Salmon egg fried rice, superfuel by Annabel Karmel
- Serves: 4
- Prep: 10 mins
- Cook: 15 mins
An exciting salmon egg fried rice dish that introduces your little one to some new flavours. Eggs are a good source of high quality protein and are packed with vitamins and minerals. Both eggs and salmon provide essential omega 3 fatty acids so you have a supercharged combo. Introducing eggs early in the weaning process at around six months can also help protect babies against developing an egg allergy.
Suitable from around 12 months.
Ingredients
125g basmati rice
2 salmon fillets
2 tbsp sunflower oil
4 spring onions, finely diced
½ red pepper, deseeded and finely diced
1 small carrot, peeled and finely diced
1 clove garlic, crushed
2 tbsp tinned sweetcorn
50g frozen peas
Reduced salt 1 ½ tsp hoisin sauce
Reduced salt 1 tsp soy sauce
Knob of butter
3 large British Lion eggs
1 tsp soy sauce
Method
- Cook the rice in boiling water according to the packet instructions. Drain and leave to cool.
- Meanwhile, place the salmon fillets in a microwave safe dish and cover with clingfilm. Microwave the salmon for 3 ½ minutes. Pierce the fish with a fork in the centre to check the salmon is cooked through (or you can oven cook at 180˚C Fan). Set aside.

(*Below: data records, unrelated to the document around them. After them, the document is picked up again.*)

### config.mk
export PLATFORM = sky130hd
export DESIGN_NAME = fcta_delay
export DESIGN_NICKNAME = d
export VERILOG_FILES = /design/src/rtl/core/fcta_delay.sv
export SDC_FILE = /design/constraint.sdc
export NUM_CORES = 1
export LEC_CHECK = 0
export ABC_AREA = 1
export BUFFER_PORTS_ARGS = -buffer_cell sky130_fd_sc_hd__buf_4
export CAP_MARGIN = 40
export CORE_ASPECT_RATIO = 1.75
export CORE_MARGIN = 2
export CORE_UTILIZATION = 30
export DETAILED_ROUTE_END_ITERATION = 16
export PLACE_DENSITY = 0.54
export SETUP_SLACK_MARGIN = 0.3
export SLEW_MARGIN = 15
export SYNTH_ARGS = -nofsm -noshare
export SYNTH_HDL_FRONTEND = slang
export SYNTH_SLANG_ARGS = --single-unit
### constraint.sdc
create_clock -name clk -period 1.7 [get_ports clk]
set_clock_uncertainty 0.15 [all_clocks]
set_input_delay 0 -clock clk [delete_from_list [all_inputs] [get_ports clk]]
set_output_delay 0 -clock clk [all_outputs]
set_load 0.005 [all_outputs]
## src/rtl/core/fcta_pkg.sv

```systemverilog
// Shared types, widths and constants for the forward collision TTC alert.
// No dependencies; every other file but fcta_delay takes names from here by scope.
package fcta_pkg;

  localparam int NREG         = 8;
  localparam int CFG_W        = 16;
  localparam int DIFF_W       = 17;   // position difference once range test has passed
  localparam int D2_W         = 33;   // squared distance carried to the square root
  localparam int ROOT_W       = 17;
  localparam int VEC_W        = 41;   // vectoring datapath, north/east scaled by 2^20
  localparam int COS_W        = 34;   // rotation datapath, Q30
  localparam int CORDIC_STEPS = 30;
  localparam int SQRT_STEPS   = 17;
  localparam int DIV_STEPS    = 17;   // overflow test plus sixteen quotient bits
  localparam int NUM_W        = 27;   // distance * 1000
  localparam int DEN_W        = 49;   // approach speed, Q30 cm/s
  localparam int APP_W        = 51;

  localparam logic signed [COS_W-1:0] CORDIC_GAIN = COS_W'(652032874);
  localparam logic signed [APP_W-1:0] APP_MIN     = APP_W'(64'd50 << 30);
  localparam logic [13:0]             STILL_SPEED = 14'd100;
  localparam logic [50:0]             MIN_D2      = 51'd2500;

  typedef enum logic [2:0] {
    REG_CONE_FAR,
    REG_CONE_NEAR,
    REG_NEAR_RANGE,
    REG_HEADING,
    REG_BRAKE,
    REG_TTC_CRIT,
    REG_TTC_WARN,
    REG_TTC_INFO
  } reg_idx_t;

  typedef enum logic [1:0] {
    KIND_NONE,
    KIND_BRAKE,
    KIND_TTC
  } kind_t;

  typedef enum logic [1:0] {
    LVL_NONE,
    LVL_INFO,
    LVL_WARN,
    LVL_CRIT
  } level_t;

  // Control and pass-through fields that travel alongside the datapath.
  typedef struct packed {
    logic               vld;
    logic               rej;
    logic               brake;
    kind_t              kind;
    logic [15:0]        oh;
    logic [15:0]        ph;
    logic [13:0]        os;
    logic [13:0]        ps;
    logic [ROOT_W-1:0]  d;
    logic [31:0]        ident;
  } side_t;

  // Magnitude of a binary angle difference, folded into 0..32768.
  function automatic logic [16:0] angle_mag16(input logic [15:0] a);
    logic [16:0] res;
    if (a <= 16'h8000) begin
      res = {1'b0, a};
    end else begin
      res = 17'h10000 - {1'b0, a};
    end
    return res;
  endfunction

  // Arctangent of 2^-i, 2^32 per turn.
  function automatic logic [31:0] atan_at(input logic [4:0] i);
    logic [31:0] v;
    case (i)
      5'd0:  v = 32'h20000000;
      5'd1:  v = 32'h12E4051E;
      5'd2:  v = 32'h09FB385B;
      5'd3:  v = 32'h051111D4;
      5'd4:  v = 32'h028B0D43;
      5'd5:  v = 32'h0145D7E1;
      5'd6:  v = 32'h00A2F61E;
      5'd7:  v = 32'h00517C55;
      5'd8:  v = 32'h0028BE53;
      5'd9:  v = 32'h00145F2F;
      5'd10: v = 32'h000A2F98;
      5'd11: v = 32'h000517CC;
      5'd12: v = 32'h00028BE6;
      5'd13: v = 32'h000145F3;
      5'd14: v = 32'h0000A2FA;
      5'd15: v = 32'h0000517D;
      5'd16: v = 32'h000028BE;
      5'd17: v = 32'h0000145F;
      5'd18: v = 32'h00000A30;
      5'd19: v = 32'h00000518;
      5'd20: v = 32'h0000028C;
      5'd21: v = 32'h00000146;
      5'd22: v = 32'h000000A3;
      5'd23: v = 32'h00000051;
      5'd24: v = 32'h00000029;
      5'd25: v = 32'h00000014;
      5'd26: v = 32'h0000000A;
      5'd27: v = 32'h00000005;
      5'd28: v = 32'h00000003;
      5'd29: v = 32'h00000001;
      default: v = 32'h0;
    endcase
    return v;
  endfunction

endpackage

```

## src/rtl/core/fcta_isqrt.sv

```systemverilog
// Pipelined integer square root, one result bit per stage.
// Uses fcta_pkg widths.
module fcta_isqrt (
  input  logic                         clk,
  input  logic                         en,
  input  logic [fcta_pkg::D2_W-1:0]    sq_i,
  output logic [fcta_pkg::ROOT_W-1:0]  root_o
);

  localparam int N = fcta_pkg::SQRT_STEPS;
  localparam int W = fcta_pkg::D2_W + 1;

  logic [W-1:0] v_r [N];
  logic [W-1:0] r_r [N];
  logic [W-1:0] v_in [N];
  logic [W-1:0] r_in [N];
  logic [W-1:0] v_nxt [N];
  logic [W-1:0] r_nxt [N];

  always_comb begin
    logic [W-1:0] bitv;
    logic [W-1:0] trial;
    v_in[0] = W'(sq_i);
    r_in[0] = '0;
    for (int k = 1; k < N; k++) begin
      v_in[k] = v_r[k-1];
      r_in[k] = r_r[k-1];
    end
    for (int k = 0; k < N; k++) begin
      bitv  = W'(1) << (2 * (N - 1 - k));
      trial = r_in[k] + bitv;
      if (v_in[k] >= trial) begin
        v_nxt[k] = v_in[k] - trial;
        r_nxt[k] = (r_in[k] >> 1) + bitv;
      end else begin
        v_nxt[k] = v_in[k];
        r_nxt[k] = r_in[k] >> 1;
      end
    end
  end

  always_ff @(posedge clk) begin
    if (en) begin
      v_r <= v_nxt;
      r_r <= r_nxt;
    end
  end

  assign root_o = r_r[N-1][fcta_pkg::ROOT_W-1:0];

endmodule

```
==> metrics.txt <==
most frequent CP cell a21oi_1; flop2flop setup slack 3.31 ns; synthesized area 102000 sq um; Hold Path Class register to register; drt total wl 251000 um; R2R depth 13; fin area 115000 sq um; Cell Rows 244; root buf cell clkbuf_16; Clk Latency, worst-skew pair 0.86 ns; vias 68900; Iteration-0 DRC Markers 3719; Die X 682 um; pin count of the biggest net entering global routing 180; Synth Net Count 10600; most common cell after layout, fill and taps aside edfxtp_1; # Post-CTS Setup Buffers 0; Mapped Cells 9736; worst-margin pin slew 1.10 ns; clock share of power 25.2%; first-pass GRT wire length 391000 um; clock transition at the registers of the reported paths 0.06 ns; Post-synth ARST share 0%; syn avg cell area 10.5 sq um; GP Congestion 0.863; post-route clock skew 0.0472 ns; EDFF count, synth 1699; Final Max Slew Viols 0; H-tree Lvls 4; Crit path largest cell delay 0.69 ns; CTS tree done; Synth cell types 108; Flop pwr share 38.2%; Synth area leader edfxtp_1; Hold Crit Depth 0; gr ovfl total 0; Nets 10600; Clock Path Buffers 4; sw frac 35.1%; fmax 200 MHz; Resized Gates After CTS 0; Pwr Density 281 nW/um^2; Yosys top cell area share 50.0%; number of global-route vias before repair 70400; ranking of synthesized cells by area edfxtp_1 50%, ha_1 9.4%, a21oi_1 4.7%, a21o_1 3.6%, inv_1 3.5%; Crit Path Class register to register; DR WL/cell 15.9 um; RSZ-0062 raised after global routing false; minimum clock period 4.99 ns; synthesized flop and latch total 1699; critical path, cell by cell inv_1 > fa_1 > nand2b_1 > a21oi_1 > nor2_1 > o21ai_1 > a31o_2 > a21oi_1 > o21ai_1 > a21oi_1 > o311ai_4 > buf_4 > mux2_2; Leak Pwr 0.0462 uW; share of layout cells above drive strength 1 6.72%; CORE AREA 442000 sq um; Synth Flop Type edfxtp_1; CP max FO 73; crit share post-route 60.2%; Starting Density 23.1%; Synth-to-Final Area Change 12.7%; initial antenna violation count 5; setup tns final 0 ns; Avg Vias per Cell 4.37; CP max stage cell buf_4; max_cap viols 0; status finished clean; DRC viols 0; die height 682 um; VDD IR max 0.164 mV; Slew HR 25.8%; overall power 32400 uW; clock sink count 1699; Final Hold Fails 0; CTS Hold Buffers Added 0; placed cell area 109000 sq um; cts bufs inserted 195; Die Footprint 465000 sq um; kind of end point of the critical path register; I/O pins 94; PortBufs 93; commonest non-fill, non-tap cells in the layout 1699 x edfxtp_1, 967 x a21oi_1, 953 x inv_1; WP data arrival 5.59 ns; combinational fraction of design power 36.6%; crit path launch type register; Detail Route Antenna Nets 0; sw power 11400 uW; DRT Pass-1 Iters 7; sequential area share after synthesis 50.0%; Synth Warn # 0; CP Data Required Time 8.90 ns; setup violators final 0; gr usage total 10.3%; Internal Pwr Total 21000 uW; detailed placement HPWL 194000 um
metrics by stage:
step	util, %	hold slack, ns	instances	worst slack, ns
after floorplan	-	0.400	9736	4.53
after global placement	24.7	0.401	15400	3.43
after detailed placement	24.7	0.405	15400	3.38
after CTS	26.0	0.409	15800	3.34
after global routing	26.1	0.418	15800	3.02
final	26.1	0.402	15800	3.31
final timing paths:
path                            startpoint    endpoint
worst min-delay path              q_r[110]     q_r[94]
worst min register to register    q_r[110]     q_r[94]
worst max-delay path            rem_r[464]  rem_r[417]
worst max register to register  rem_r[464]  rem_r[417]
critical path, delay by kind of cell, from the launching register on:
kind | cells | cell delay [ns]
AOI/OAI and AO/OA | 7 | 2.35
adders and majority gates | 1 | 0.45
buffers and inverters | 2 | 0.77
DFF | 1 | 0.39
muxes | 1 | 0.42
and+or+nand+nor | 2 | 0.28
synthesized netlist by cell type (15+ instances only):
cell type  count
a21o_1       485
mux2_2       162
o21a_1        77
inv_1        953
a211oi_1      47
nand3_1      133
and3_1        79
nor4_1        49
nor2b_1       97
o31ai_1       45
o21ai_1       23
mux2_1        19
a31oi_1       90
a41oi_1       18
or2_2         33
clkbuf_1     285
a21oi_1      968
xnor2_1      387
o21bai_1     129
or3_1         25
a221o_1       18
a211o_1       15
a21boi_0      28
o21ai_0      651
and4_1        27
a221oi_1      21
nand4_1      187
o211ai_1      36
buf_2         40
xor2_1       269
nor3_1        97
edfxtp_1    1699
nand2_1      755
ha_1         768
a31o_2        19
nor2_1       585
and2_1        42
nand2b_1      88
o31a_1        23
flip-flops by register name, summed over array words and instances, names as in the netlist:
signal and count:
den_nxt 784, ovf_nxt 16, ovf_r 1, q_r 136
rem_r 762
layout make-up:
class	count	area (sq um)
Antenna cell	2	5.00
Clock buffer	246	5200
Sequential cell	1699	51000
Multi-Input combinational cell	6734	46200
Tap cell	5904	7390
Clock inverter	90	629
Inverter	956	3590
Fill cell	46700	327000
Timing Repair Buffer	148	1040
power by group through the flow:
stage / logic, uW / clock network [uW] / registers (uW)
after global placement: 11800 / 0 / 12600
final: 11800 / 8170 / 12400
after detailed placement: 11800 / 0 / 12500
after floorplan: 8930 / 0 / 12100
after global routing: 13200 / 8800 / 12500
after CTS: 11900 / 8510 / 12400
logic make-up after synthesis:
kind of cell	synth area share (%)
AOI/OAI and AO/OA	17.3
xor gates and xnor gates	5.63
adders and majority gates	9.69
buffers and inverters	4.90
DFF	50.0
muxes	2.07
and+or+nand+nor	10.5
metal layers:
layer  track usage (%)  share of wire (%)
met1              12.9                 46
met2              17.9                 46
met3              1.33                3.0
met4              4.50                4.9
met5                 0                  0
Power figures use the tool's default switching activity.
$ cat src/hw/rtl/vm_numeric_type_cast_macros.svh
// Assertion macros shared by the numeric type cast RTL.
// Depends on nothing; included by modules that carry assertions.
`ifndef VM_NUMERIC_TYPE_CAST_MACROS_SVH
`define VM_NUMERIC_TYPE_CAST_MACROS_SVH

// Implication check, synchronous reset disables it
`define VNC_ASSERT_IMP(label, clk, rst, ante, cons, msg) \
  label: assert property (@(posedge clk) disable iff (rst) (ante) |-> (cons)) \
    else $error(msg);

// Next-cycle implication check
`define VNC_ASSERT_NXT(label, clk, rst, ante, cons, msg) \
  label: assert property (@(posedge clk) disable iff (rst) (ante) |=> (cons)) \
    else $error(msg);

`endif

$ cat src/hw/rtl/vnc_pkg.sv
// Package for the numeric type cast unit: type codes and the stage struct.
// Depends on nothing.
package vnc_pkg;

  typedef enum logic [2:0] {
    TY_BYTE   = 3'd0,
    TY_SHORT  = 3'd1,
    TY_CHAR   = 3'd2,
    TY_HALF   = 3'd3,
    TY_INT    = 3'd4,
    TY_FLOAT  = 3'd5,
    TY_LONG   = 3'd6,
    TY_DOUBLE = 3'd7
  } ty_t;

  // Operation picked in the first stage
  typedef enum logic [2:0] {
    OP_PASS  = 3'd0,
    OP_ERR   = 3'd1,
    OP_FLT32 = 3'd2,
    OP_FLT64 = 3'd3,
    OP_MASK  = 3'd4
  } op_t;

  // Normalised integer handed from the front end to the rounding stage
  typedef struct packed {
    logic        valid;
    op_t         op;
    logic        sign;
    logic        zero;
    logic [5:0]  msb;     // position of leading one
    logic [63:0] mant;    // magnitude, leading one at bit 63
    logic [63:0] passv;   // result for non-float ops
  } norm_t;

endpackage
===== src/hdl/mmcv_pkg.sv =====
// Shared types and method codes for the multi-method packet check verifier.
package mmcv_pkg;

	localparam logic [15:0] CRC_INIT = 16'hFFFF;

	typedef enum logic [2:0] {
		METHOD_NONE     = 3'd0,
		METHOD_PARITY   = 3'd1,
		METHOD_XOR      = 3'd2,
		METHOD_CRC16    = 3'd3,
		METHOD_HAMMING  = 3'd4,
		METHOD_CHECKSUM = 3'd5
	} method_t;

	typedef struct packed {
		logic [7:0]  data_byte;
		logic [2:0]  opcode;
		logic [15:0] received_check;
		logic        last_byte;
	} item_t;

	typedef struct packed {
		logic [15:0] computed_check;
		logic        check_match;
	} result_t;

endpackage


===== src/hdl/mmcv_accum.sv =====
// Per-packet check accumulators and selection of the reported check value.
module mmcv_accum (
	input  logic           clk,
	input  logic           arst_n,
	input  logic           advance,
	input  mmcv_pkg::item_t beat,
	output mmcv_pkg::result_t result
);
	import mmcv_pkg::*;

	logic [15:0] crc_q;
	logic [7:0]  sum_q;
	logic [7:0]  xor_q;
	logic        parity_q;
	logic [2:0]  ham_q;
	logic [2:0]  method_q;
	logic        first_q;

	logic [15:0] crc_base, crc_next;
	logic [7:0]  sum_base, sum_next;
	logic [7:0]  xor_base, xor_next;
	logic        parity_base, parity_next;
	logic [2:0]  ham_cur, method_cur;
	logic [7:0]  crc_x;
	logic [15:0] value;
	logic [7:0]  d;

	// A pending first byte starts from the cleared values and latches method and Hamming bits.
	always_comb begin
		d           = beat.data_byte;
		crc_base    = first_q ? CRC_INIT : crc_q;
		sum_base    = first_q ? 8'd0 : sum_q;
		xor_base    = first_q ? 8'd0 : xor_q;
		parity_base = first_q ? 1'b0 : parity_q;
		method_cur  = first_q ? beat.opcode : method_q;
		ham_cur     = first_q ? {d[1] ^ d[2] ^ d[3], d[0] ^ d[2] ^ d[3], d[0] ^ d[1] ^ d[3]}
		                      : ham_q;

		// Byte-wise CCITT CRC, polynomial 0x1021.
		crc_x       = crc_base[15:8] ^ d;
		crc_x       = crc_x ^ {4'd0, crc_x[7:4]};
		crc_next    = {crc_base[7:0], 8'd0} ^ {crc_x[3:0], 12'd0} ^ {3'd0, crc_x, 5'd0}
		              ^ {8'd0, crc_x};
		sum_next    = sum_base + d;
		xor_next    = xor_base ^ d;
		parity_next = parity_base ^ (^d);
	end

	always_comb begin
		case (method_cur)
			METHOD_PARITY:   value = {15'd0, parity_next};
			METHOD_XOR:      value = {8'd0, xor_next};
			METHOD_CRC16:    value = crc_next;
			METHOD_HAMMING:  value = {13'd0, ham_cur};
			METHOD_CHECKSUM: value = {8'd0, sum_next};
			default:         value = 16'd0;
		endcase
		result.computed_check = value;
		result.check_match    = (value == beat.received_check);
	end

	always_ff @(posedge clk or negedge arst_n) begin
		if (!arst_n) begin
			crc_q    <= CRC_INIT;
			sum_q    <= 8'd0;
			xor_q    <= 8'd0;
			parity_q <= 1'b0;
			ham_q    <= 3'd0;
			method_q <= METHOD_NONE;
			first_q  <= 1'b1;
		end else if (advance) begin
			if (beat.last_byte) begin
				crc_q    <= CRC_INIT;
				sum_q    <= 8'd0;
				xor_q    <= 8'd0;
				parity_q <= 1'b0;
				ham_q    <= 3'd0;
				method_q <= METHOD_NONE;
				first_q  <= 1'b1;
			end else begin
				crc_q    <= crc_next;
				sum_q    <= sum_next;
				xor_q    <= xor_next;
				parity_q <= parity_next;
				ham_q    <= ham_cur;
				method_q <= method_cur;
				first_q  <= 1'b0;
			end
		end
	end

endmodule


===== src/hdl/multi_method_check_verifier.sv =====
// A final byte's result beat passes through the input register and then the result register.
// Throughput: one byte beat per cycle; the accumulator update is one short XOR/add step.
// Only a final byte waiting while the held result beat is stalled stops the input.
// Reset (arst_n low, asynchronous) empties both registers and restores the CRC to 0xFFFF,
// clears the other accumulators, and marks the next byte as the start of a packet.
module multi_method_check_verifier (
	input  logic              clk,
	input  logic              arst_n,
	input  logic              item_valid,
	output logic              item_stall,
	input  mmcv_pkg::item_t   item,
	output logic              result_valid,
	input  logic              result_stall,
	output mmcv_pkg::result_t result
);
	import mmcv_pkg::*;

	// Input register: holds one byte beat until the accumulators take it.
	item_t   item_s1;
	logic    valid_s1;
	logic    blocked;
	logic    advance;
	result_t next_result;

	// A non-final byte never produces a result, so it moves on even when the
	// output beat is stalled. A final byte needs the output register free.
	assign blocked    = item_s1.last_byte && result_valid && result_stall;
	assign advance    = valid_s1 && !blocked;
	assign item_stall = valid_s1 && blocked;

	always_ff @(posedge clk or negedge arst_n) begin
		if (!arst_n) begin
			valid_s1 <= 1'b0;
		end else if (!item_stall) begin
			valid_s1 <= item_valid;
		end
	end

	always_ff @(posedge clk) begin
		if (item_valid && !item_stall) begin
			item_s1 <= item;
		end
	end

	mmcv_accum u_accum (
		.clk    (clk),
		.arst_n (arst_n),
		.advance(advance),
		.beat   (item_s1),
		.result (next_result)
	);

	// Result register: loads on a final byte, otherwise drains when the
	// receiver takes the beat.
	always_ff @(posedge clk or negedge arst_n) begin
		if (!arst_n) begin
			result_valid <= 1'b0;
		end else if (advance && item_s1.last_byte) begin
			result_valid <= 1'b1;
		end else if (!result_stall) begin
			result_valid <= 1'b0;
		end
	end

	always_ff @(posedge clk) begin
		if (advance && item_s1.last_byte) begin
			result <= next_result;
		end
	end

endmodule


===== config.mk =====
export PLATFORM = sky130hd
export DESIGN_NAME = multi_method_check_verifier
export DESIGN_NICKNAME = d
export VERILOG_FILES = /design/src/hdl/mmcv_pkg.sv /design/src/hdl/mmcv_accum.sv /design/src/hdl/multi_method_check_verifier.sv
export SDC_FILE = /design/constraint.sdc
export NUM_CORES = 1
export LEC_CHECK = 0
export ABC_AREA = 1
export BUFFER_PORTS_ARGS = -buffer_cell sky130_fd_sc_hd__buf_2
export CAP_MARGIN = 20
export CORE_UTILIZATION = 59
export CTS_CLUSTER_SIZE = 14
export DETAILED_ROUTE_END_ITERATION = 12
export PLACE_DENSITY = 0.8
export SLEW_MARGIN = 10
export SYNTH_ARGS = -nofsm -noshare
export SYNTH_HDL_FRONTEND = slang
export SYNTH_SLANG_ARGS = --single-unit

===== constraint.sdc =====
create_clock -name clk -period 3.29 [get_ports clk]
set_clock_uncertainty 0.15 [all_clocks]
set_input_delay 0.329 -clock clk [delete_from_list [all_inputs] [get_ports clk]]
set_output_delay 0.329 -clock clk [all_outputs]
set_load 0.05 [all_outputs]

- Heat the oil in a wok. Add the onions, pepper, carrot and fry for 4 to 5 minutes.
- Add the garlic and fry for 15-20 seconds.
- Add the cooked rice, peas and sweetcorn and toss over a high heat.
- Add the hoisin sauce and soy, flake the salmon into the wok.
- Separately, beat the eggs in a small bowl with the teaspoon of soy sauce. Melt the butter in a small frying pan. Add the egg and stir over a medium heat until scrambled.
- Add the scrambled egg to the wok and gently fold in and serve.